What is happening to former colonies in Africa? By Merelize van der Merwe (a black African living in South Africa)
White colonials built roads, bridges, railroads, schools, farms, and modern cities. When Black Africans took over everything begin to decline. Why?
The truth is- there's no word for maintenance in most African languages.
Not because the people are incapable, but because they were never taught the concept.
Not taught to maintain roads, businesses, relationships, or values.
If something breaks, it’s discarded, blamed, or left to rot.
Never fixed. Never preserved. Never owned. And now, South Africa is breaking.
Major international companies are pulling out:
Shell, HSBC, BNP Paribas, Rolex, TotalEnergies, AngloGold Ashanti,
even BP’s aviation fuel division—
all leaving behind a trail of economic opportunity and jobs. Why?
Because there’s no stability.
No long-term vision.
No culture of keeping things working—of pride in what we have. And without maintenance, nothing lasts.
Just look at the numbers. South Africa Stats
confirmed:
523 businesses liquidated so far. 112 shut down in April 2023 alone. 99 did it voluntarily, because they’d rather close shop than keep bleeding. 13 were forced to shut down. Africa is not just losing companies. They are losing trust.
Jobs.
Skills.
Hope. White farmer's land is being confiscated, and in some case - murdered.
What happened to white people in Rhodesia when the name was changed to Zimbabwe?
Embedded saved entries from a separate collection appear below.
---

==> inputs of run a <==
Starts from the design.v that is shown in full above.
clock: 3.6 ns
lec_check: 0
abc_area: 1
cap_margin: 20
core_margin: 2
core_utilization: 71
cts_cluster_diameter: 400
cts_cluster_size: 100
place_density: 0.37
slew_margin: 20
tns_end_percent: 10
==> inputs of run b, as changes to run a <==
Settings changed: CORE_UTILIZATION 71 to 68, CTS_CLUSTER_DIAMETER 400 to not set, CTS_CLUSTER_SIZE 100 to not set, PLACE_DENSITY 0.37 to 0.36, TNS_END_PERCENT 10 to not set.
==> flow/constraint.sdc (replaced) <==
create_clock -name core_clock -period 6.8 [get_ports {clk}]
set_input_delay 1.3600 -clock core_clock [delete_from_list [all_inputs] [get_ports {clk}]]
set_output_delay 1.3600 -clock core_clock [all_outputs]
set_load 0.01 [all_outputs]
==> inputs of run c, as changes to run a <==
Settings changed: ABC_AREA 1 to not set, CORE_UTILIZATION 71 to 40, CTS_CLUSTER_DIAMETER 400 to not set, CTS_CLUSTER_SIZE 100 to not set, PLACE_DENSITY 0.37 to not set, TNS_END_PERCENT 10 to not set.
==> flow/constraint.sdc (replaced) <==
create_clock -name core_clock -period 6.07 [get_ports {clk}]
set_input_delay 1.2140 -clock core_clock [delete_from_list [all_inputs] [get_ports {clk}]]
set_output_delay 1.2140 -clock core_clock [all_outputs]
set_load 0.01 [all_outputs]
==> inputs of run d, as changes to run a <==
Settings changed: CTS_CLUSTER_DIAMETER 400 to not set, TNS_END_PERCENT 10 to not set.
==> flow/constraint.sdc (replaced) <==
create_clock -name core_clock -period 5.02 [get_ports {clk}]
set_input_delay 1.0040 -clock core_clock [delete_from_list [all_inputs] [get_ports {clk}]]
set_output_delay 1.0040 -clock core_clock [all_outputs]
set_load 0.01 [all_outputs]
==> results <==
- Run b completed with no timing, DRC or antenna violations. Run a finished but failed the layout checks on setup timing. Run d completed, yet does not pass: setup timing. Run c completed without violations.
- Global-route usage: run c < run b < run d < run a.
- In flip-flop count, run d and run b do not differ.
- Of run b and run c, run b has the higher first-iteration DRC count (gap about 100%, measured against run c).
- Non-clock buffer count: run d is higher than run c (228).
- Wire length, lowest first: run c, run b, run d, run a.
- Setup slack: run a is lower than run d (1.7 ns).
==> job 7467 <==
## MIPS
module MIPS(
    clk,
    rst_n,
    in_valid,
    instruction,
    out_valid,
    instruction_fail,
    out_0,
    out_1,
    out_2,
    out_3,
    out_4,
    out_5
);
clock: 5.0 ns
lec_check: 0
cap_margin: 20
core_margin: 2
core_utilization: 40
slew_margin: 20
run.sh (not shown) runs the stock make flow with config.mk's settings and CLKGATE_MAP_FILE=.
==> inputs of job 3313, as changes to job 7467 <==
- CELL_PAD_IN_SITES_DETAIL_PLACEMENT: not set -> 0
- CORE_UTILIZATION: 40 -> 61
- GPL_TIMING_DRIVEN: not set -> 0
- HOLD_SLACK_MARGIN: not set -> -0.04
- MIN_ROUTING_LAYER: not set -> met1
- PLACE_DENSITY: not set -> 0.79
- SLEW_MARGIN: 20 -> 5
==> flow/constraint.sdc (replaced) <==
create_clock -name core_clock -period 1.73 [get_ports {clk}]
set_input_delay 0.3460 -clock core_clock [delete_from_list [all_inputs] [get_ports {clk}]]
set_output_delay 0.3460 -clock core_clock [all_outputs]
set_load 0.01 [all_outputs]
==> inputs of job 4742, as changes to job 7467 <==
- ABC_AREA: not set -> 1
- CELL_PAD_IN_SITES_DETAIL_PLACEMENT: not set -> 0
- CELL_PAD_IN_SITES_GLOBAL_PLACEMENT: not set -> 1
- CORE_MARGIN: 2 -> 7
- CORE_UTILIZATION: 40 -> 61
- CTS_CLUSTER_DIAMETER: not set -> 53
- CTS_CLUSTER_SIZE: not set -> 25
- GPL_TIMING_DRIVEN: not set -> 0
- HOLD_SLACK_MARGIN: not set -> -0.04
- MIN_ROUTING_LAYER: not set -> met1
- SETUP_SLACK_MARGIN: not set -> 0.42
- SLEW_MARGIN: 20 -> 5
- TNS_END_PERCENT: not set -> 5
==> flow/constraint.sdc (replaced) <==
create_clock -name core_clock -period 2.27 [get_ports {clk}]
set_input_delay 0.4540 -clock core_clock [delete_from_list [all_inputs] [get_ports {clk}]]
set_output_delay 0.4540 -clock core_clock [all_outputs]
set_load 0.01 [all_outputs]
==> comparison table <==
|  | job 3313 | job 7467 | job 4742 |
|---|---|---|---|
| GRT met2 Usage | 0.766 | 0.392 | - |
| Sw frac | 0.287 | 0.249 | - |
| Number of sequential cells | 218 | 218 | - |
| Tot Pwr | 12.8 mW | 4.17 mW | - |
| Result of the run | finished with violations | timing/DRC/antenna clean | aborted with a tool error |
| Last stage reached | - | - | global placement (3_3_place_gp) |
| Violated checks | negative setup slack | - | - |
| Logic gate share of total power | 0.140 | 0.071 | - |
| Sequential group power | 5.75 mW | 2.05 mW | - |
| Clock sink count | 218 | 218 | - |
| Share of synthesized cell area in full adder, half adder and majority cells | 0.0160 | 0.0160 | 0.0167 |
| GR Layer Usage met3 | 0.152 | 0.0369 | - |
| Initial antenna violation count | 2 | 0 | - |
| Multiplexer share | 0.114 | 0.114 | 0 |
| Net load switching power | 3.68 mW | 1.04 mW | - |
| Hold slack final | 312 ps | 386 ps | - |
| Yosys-reported design area after synthesis | 13000 µm² | 13000 µm² | 12400 µm² |
| Core area | 21000 µm² | 31800 µm² | 20100 µm² |
| Vias in the first global route | 13660 | 10492 | - |
| Tool warnings | 30 | 28 | - |

========
==> run Z: inputs <==
==> flow/design.v <==
module MIPS(
    clk,
    rst_n,
    in_valid,
    instruction,
    out_valid,
    instruction_fail,
    out_0,
    out_1,
    out_2,
    out_3,
    out_4,
    out_5
);
input clk;
input rst_n;
input in_valid;
input [31:0] instruction;
output logic out_valid, instruction_fail;
output logic [15:0] out_0, out_1, out_2, out_3, out_4, out_5;
logic in_valid_1, in_valid_2, in_valid_3;
logic [31:0] instruction_reg;
always_ff @(negedge rst_n, posedge clk) begin
    if (~rst_n) begin
        in_valid_1 <= 0;
    end
    else begin
        if (in_valid) begin
            instruction_reg <= instruction;
        end
        in_valid_1 <= in_valid;
    end
end
logic [1:0] opcode_comb, opcode_reg;
logic [2:0] func_comb, func_reg;
logic [15:0] value_rs_comb, value_rs_reg;
logic [15:0] value_rt_comb, value_rt_reg;
logic [4:0] dest_comb, dest_reg;
logic [4:0] dest_reg_1;
logic [15:0] immediate_comb;
logic [5:0] shamt_comb, shamt_reg;
logic [15:0] result_comb, result_reg;
logic [15:0] add_reg;
assign shamt_comb = instruction_reg[10:6];
assign immediate_comb = instruction_reg[15:0];
always_comb begin
    if (instruction_reg[31:26] == 6'd0) begin
        case (instruction_reg[5:0])
            6'b100100: func_comb = 1;
            6'b100101: func_comb = 2;
            6'b100111: func_comb = 3;
            6'b000000: func_comb = 4;
            6'b000010: func_comb = 5;
            default: func_comb = 0;
        endcase
    end
    else begin
        func_comb = 0;
    end
end
always_comb begin
    case (instruction_reg[31:26])
        6'b000000: opcode_comb = 0;
        default: opcode_comb = 1;
    endcase
end
always_comb begin
    if (dest_reg_1 == instruction_reg[25:21]) value_rs_comb = result_reg;
    else begin
        case (instruction_reg[25:21])
            5'b10001: value_rs_comb = out_0;
            5'b10010: value_rs_comb = out_1;
            5'b01000: value_rs_comb = out_2;
            5'b10111: value_rs_comb = out_3;
            5'b11111: value_rs_comb = out_4;
            5'b10000: value_rs_comb = out_5;
            default: value_rs_comb = 16'd0;
        endcase
    end
end
always_comb begin
    if (dest_reg_1 == instruction_reg[20:16]) value_rt_comb = result_reg;
    else begin
        case (instruction_reg[20:16])
            5'b10001: value_rt_comb = out_0;
            5'b10010: value_rt_comb = out_1;
            5'b01000: value_rt_comb = out_2;
            5'b10111: value_rt_comb = out_3;
            5'b11111: value_rt_comb = out_4;
            5'b10000: value_rt_comb = out_5;
            default: value_rt_comb = 16'd0;
        endcase
    end
end
always_comb begin
    case (instruction_reg[31:26])
        6'b000000: begin
            dest_comb = instruction_reg[15:11];
        end
        6'b001000: begin
            dest_comb = instruction_reg[20:16];
        end
        default: begin
            dest_comb = 0;
        end
    endcase
end
always_ff @ (posedge clk, negedge rst_n) begin
    if (~rst_n) begin
        in_valid_2 <= 0;
    end
    else begin
        if (in_valid_1) begin
            value_rs_reg <= value_rs_comb;
            value_rt_reg <= value_rt_comb;
            dest_reg <= dest_comb;
            add_reg <= (opcode_comb == 0) ? value_rt_comb : immediate_comb;
            func_reg <= func_comb;
            opcode_reg <= opcode_comb;
            shamt_reg <= shamt_comb;
        end
        in_valid_2 <= in_valid_1;
    end
end
always_comb begin
    case (func_reg)
        6'd0: result_comb = value_rs_reg + add_reg;
        6'd1: result_comb = value_rs_reg & value_rt_reg;
        6'd2: result_comb = value_rs_reg | value_rt_reg;
        6'd3: result_comb = ~(value_rs_reg | value_rt_reg);
        6'd4: result_comb = value_rt_reg << shamt_reg;
        6'd5: result_comb = value_rt_reg >> shamt_reg;
        default: result_comb = 16'd0;
    endcase
end
always_ff @ (negedge rst_n, posedge clk) begin
    if (~rst_n) begin
        in_valid_3 <= 0;
        result_reg <= 0;
    end
    else begin
        if (in_valid_2) begin
            result_reg <= result_comb;
            dest_reg_1 <= dest_reg;
        end
        in_valid_3 <= in_valid_2;
    end
end
always_ff @ (negedge rst_n, posedge clk) begin
    if (~rst_n) begin
        out_valid <= 0;
        instruction_fail <= 0;
        out_0 <= 0;
        out_1 <= 0;
        out_2 <= 0;
        out_3 <= 0;
        out_4 <= 0;
        out_5 <= 0;
    end
    else if (in_valid_3) begin
        out_valid <= 1;
        case (dest_reg_1)
            5'b10001: begin
                out_0 <= result_reg;
                instruction_fail <= 0;
            end
            5'b10010: begin
                out_1 <= result_reg;
                instruction_fail <= 0;
            end
            5'b01000: begin
                out_2 <= result_reg;
                instruction_fail <= 0;
            end
            5'b10111: begin
                out_3 <= result_reg;
                instruction_fail <= 0;
            end
            5'b11111: begin
                out_4 <= result_reg;
                instruction_fail <= 0;
            end
            5'b10000: begin
                out_5 <= result_reg;
                instruction_fail <= 0;
            end
            default: instruction_fail <= 1;
        endcase
    end
    else begin
        out_0 <= 0;
        out_1 <= 0;
        out_2 <= 0;
        out_3 <= 0;
        out_4 <= 0;
        out_5 <= 0;
        out_valid <= in_valid_3;
    end
end
endmodule
==> flow/run.sh <==
#!/bin/bash
# the make line also repeats each setting of config.mk as NAME=value (left out here)
make -C /OpenROAD-flow-scripts/flow DESIGN_CONFIG=/design/flow/config.mk WORK_HOME=/design/flow/orfs CLKGATE_MAP_FILE= finish
==> flow/config.mk <==
export PLATFORM = sky130hd
export DESIGN_NAME = MIPS
export DESIGN_NICKNAME = MIPS
export VERILOG_FILES = /design/flow/design.v
export SDC_FILE = /design/flow/constraint.sdc
export NUM_CORES = 4
export LEC_CHECK = 0
export CAP_MARGIN = 20
export CORE_MARGIN = 2
export CORE_UTILIZATION = 58
export SLEW_MARGIN = 20
==> flow/constraint.sdc <==
create_clock -name core_clock -period 2.91 [get_ports {clk}]
set_input_delay 0.5820 -clock core_clock [delete_from_list [all_inputs] [get_ports {clk}]]
set_output_delay 0.5820 -clock core_clock [all_outputs]
set_load 0.01 [all_outputs]
==> run P: changes against run Z <==
- CORE_UTILIZATION: 58 -> 40
==> comparison table <==
metric	run Z	run P
Dpl cells	1609	1765
Estimated wirelength of the detail-placed design	29010 µm	29820 µm
GR Layer Usage met2	0.5162	0.4029
Met1 track utilization from global routing	0.5013	0.3695
Combinational cell power	0.521 mW	0.528 mW
Die X	153.6 µm	184.2 µm
Net Sw Frac	0.2511	0.2503
Non-clock buffering overhead in the final layout	0.1115	0.1104
Area grow syn2layout	17.50%	18.40%
Outcome	timing/DRC/antenna clean	timing/DRC/antenna clean
Overall Power	7.093 mW	6.915 mW
Flop share of the area	0.3868	0.3839
Clock group share of total power	0.431	0.414
Power is estimated from default activity; no workload was simulated.
==> run C: inputs <==
Design CPU, start of the top module:
module CPU(result,pc_value,r0_value,rf_we,instr,rst, clk);
input clk;
input rst;
input [15:0] instr;
output [15:0] result;
output [15:0] pc_value;
output [15:0] r0_value;
output rf_we;
wire [15:0] r0;
wire [15:0]out_ireg;
wire [3:0]out_idec_to_addrRdest;
wire [3:0]out_idec_to_addrRsrc;
wire [2:0]out_idec_to_alu_select;
wire [3:0]out_immHigh_idec;
wire out_wr_en_idec;
wire out_arith_mux_select0_idec;
wire out_arith_mux_select1_idec;
wire [15:0]out_arith_mux_to_alu_input;
wire [15:0] out_rfRsrc_to_arith_mux;
wire [15:0] out_imm_sign_extended_to_arith_mux;
wire [15:0] out_imm_zero_extended_to_arith_mux;
wire [15:0]out_rfRdest_to_alu;
wire [15:0] out_alu_to_mux;
wire C,V,N,Z;
wire [15:0] out_muxload;
wire select_mux_load;
wire select_mux_mov;
wire [15:0] out_left_shifted_to_muxload_in;
wire [15:0] out_ram_to_muxload_in;
wire ram_en;
wire [15:0]out_pc;
assign pc_value = out_pc;
assign r0_value = r0;
assign rf_we = out_wr_en_idec;
wire [2:0]select_mux_which_load;
wire [15:0] out_mov_mux;
wire [15:0] out_mux_to_rf;
assign result = out_mux_to_rf;
wire [15:0] out_shifter_to_select_mux_which_load;
wire [15:0] out_mux_to_shifter_in;
wire select_which_to_shift;
wire branch;
wire jump;
wire [15:0] bj_value;
wire select_br_or_jump;
wire [15:0] out_psr;
wire [15:0]input_psr;
assign input_psr[0] = C;
assign input_psr[1] = V;
assign input_psr[2] = N;
assign input_psr[3] = Z;
assign input_psr[15:4] = 12'b0;
inde dec(ram_en, select_br_or_jump, branch, jump, select_which_to_shift, select_mux_mov, select_mux_load,select_mux_which_load,out_immHigh_idec,out_idec_to_addrRdest, out_idec_to_addrRsrc, out_idec_to_alu_select, out_wr_en_idec,out_arith_mux_select1_idec, out_arith_mux_select0_idec, out_ireg, out_psr[3:0]);
  ...
Settings: LEC_CHECK=0, CAP_MARGIN=20, CORE_MARGIN=2, CORE_UTILIZATION=29, CTS_CLUSTER_SIZE=45, MAX_ROUTING_LAYER=met5, MIN_ROUTING_LAYER=met1, PLACE_DENSITY_LB_ADDON=0.13, SLEW_MARGIN=15; clock period 8.39 ns.
run.sh (not shown) runs the stock make flow with config.mk's settings and CLKGATE_MAP_FILE=.
==> run X (differences from run C) <==
- ABC_AREA: unset -> 0
- CAP_MARGIN: 20 -> 5
- CELL_PAD_IN_SITES_DETAIL_PLACEMENT: unset -> 2
- CELL_PAD_IN_SITES_GLOBAL_PLACEMENT: unset -> 2
- CORE_ASPECT_RATIO: unset -> 0.5
- CORE_MARGIN: 2 -> 7
- CORE_UTILIZATION: 29 -> 23
- CTS_CLUSTER_DIAMETER: unset -> 91
- CTS_CLUSTER_SIZE: 45 -> unset
- GPL_ROUTABILITY_DRIVEN: unset -> 1
- GPL_TIMING_DRIVEN: unset -> 0
- HOLD_SLACK_MARGIN: unset -> 0.01
- MAX_ROUTING_LAYER: met5 -> unset
- MIN_ROUTING_LAYER: met1 -> unset
- PLACE_DENSITY: unset -> 0.86
- PLACE_DENSITY_LB_ADDON: 0.13 -> unset
- SETUP_SLACK_MARGIN: unset -> -0.94
- SLEW_MARGIN: 15 -> 40
- TNS_END_PERCENT: unset -> 80
==> flow/constraint.sdc (replaced) <==
create_clock -name core_clock -period 15.2 [get_ports {clk}]
set_input_delay 3.0400 -clock core_clock [delete_from_list [all_inputs] [get_ports {clk}]]
set_output_delay 3.0400 -clock core_clock [all_outputs]
set_load 0.01 [all_outputs]
==> run A (differences from run C) <==
- ABC_AREA: unset -> 0
- CAP_MARGIN: 20 -> 5
- CELL_PAD_IN_SITES_DETAIL_PLACEMENT: unset -> 0
- CELL_PAD_IN_SITES_GLOBAL_PLACEMENT: unset -> 0
- CORE_ASPECT_RATIO: unset -> 1.19
- CORE_UTILIZATION: 29 -> 61
- CTS_CLUSTER_DIAMETER: unset -> 378
- CTS_CLUSTER_SIZE: 45 -> 48
- GPL_ROUTABILITY_DRIVEN: unset -> 1
- HOLD_SLACK_MARGIN: unset -> 0.01
- MAX_ROUTING_LAYER: met5 -> met4
- MIN_ROUTING_LAYER: met1 -> unset
- PLACE_DENSITY_LB_ADDON: 0.13 -> 0.01
- SETUP_SLACK_MARGIN: unset -> 1.52
- SLEW_MARGIN: 15 -> 40
- TNS_END_PERCENT: unset -> 35
==> flow/constraint.sdc (replaced) <==
create_clock -name core_clock -period 5.22 [get_ports {clk}]
set_input_delay 1.0440 -clock core_clock [delete_from_list [all_inputs] [get_ports {clk}]]
set_output_delay 1.0440 -clock core_clock [all_outputs]
set_load 0.01 [all_outputs]
==> results <==
Run X produced a clean layout. Run A aborted during global routing, error GRT-0116. Run C went through all stages and came out clean.
Against run C, the clock-buffer cell count of run X is lower by 10.
Synthesized area is the same in run C and run A.
In run C the clock skew is higher than in run X, by 0.0048 ns.
First-iteration DRC count: run X is higher than run C (25%).
==> figures <==
metric                                                                      run C                    run X           run A
Placed cell area                                                      0.0347 mm^2              0.0356 mm^2     0.0371 mm^2
Worst Skew                                                              0.0577 ns                0.0529 ns               -
Standard cell core area                                                0.109 mm^2               0.137 mm^2     0.0516 mm^2
H-tree depth                                                                    3                        2               1
Well-Tap Cells                                                              1,414                    1,862               -
Result of the run                                         complete, no violations  complete, no violations  did not finish
Failing step                                                                    -                        -  global routing
Share of the final layout cell area in multi-input gates                    42.0%                    42.0%               -
Number of setup violations in the final report                                  0                        0               -
Clock-cell share of area                                                    6.22%                    5.16%               -
Worst r2r dst                                                    pc.new_count[15]    reg_file16.mem[11][9]               -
Although a significant number of Rhodesians remained, many of them emigrated in the early-1980s,
both in fear for their lives and an uncertain future. Political unrest
and the seizure of many White-owned commercial farms resulted in a
further exodus of Rhodesians commencing in 1999. Rhodesian farms produced enough food that they were known as the "breadbasket" of Africa. Today, Zimbabwe is a poor country and must import food.
Seven of the eight poorest countries in the world are in Africa. Until black government leaders know the value of maintaining what the white man built,
we'll keep watching it all fall apart. Not because Africans couldn't do better— but because they never learned how to keep it better.
Editorial Note: In America, Black Democrat run cities are not maintained. It's not because Black Democrats don't know the meaning of the word maintenance... they just don't care.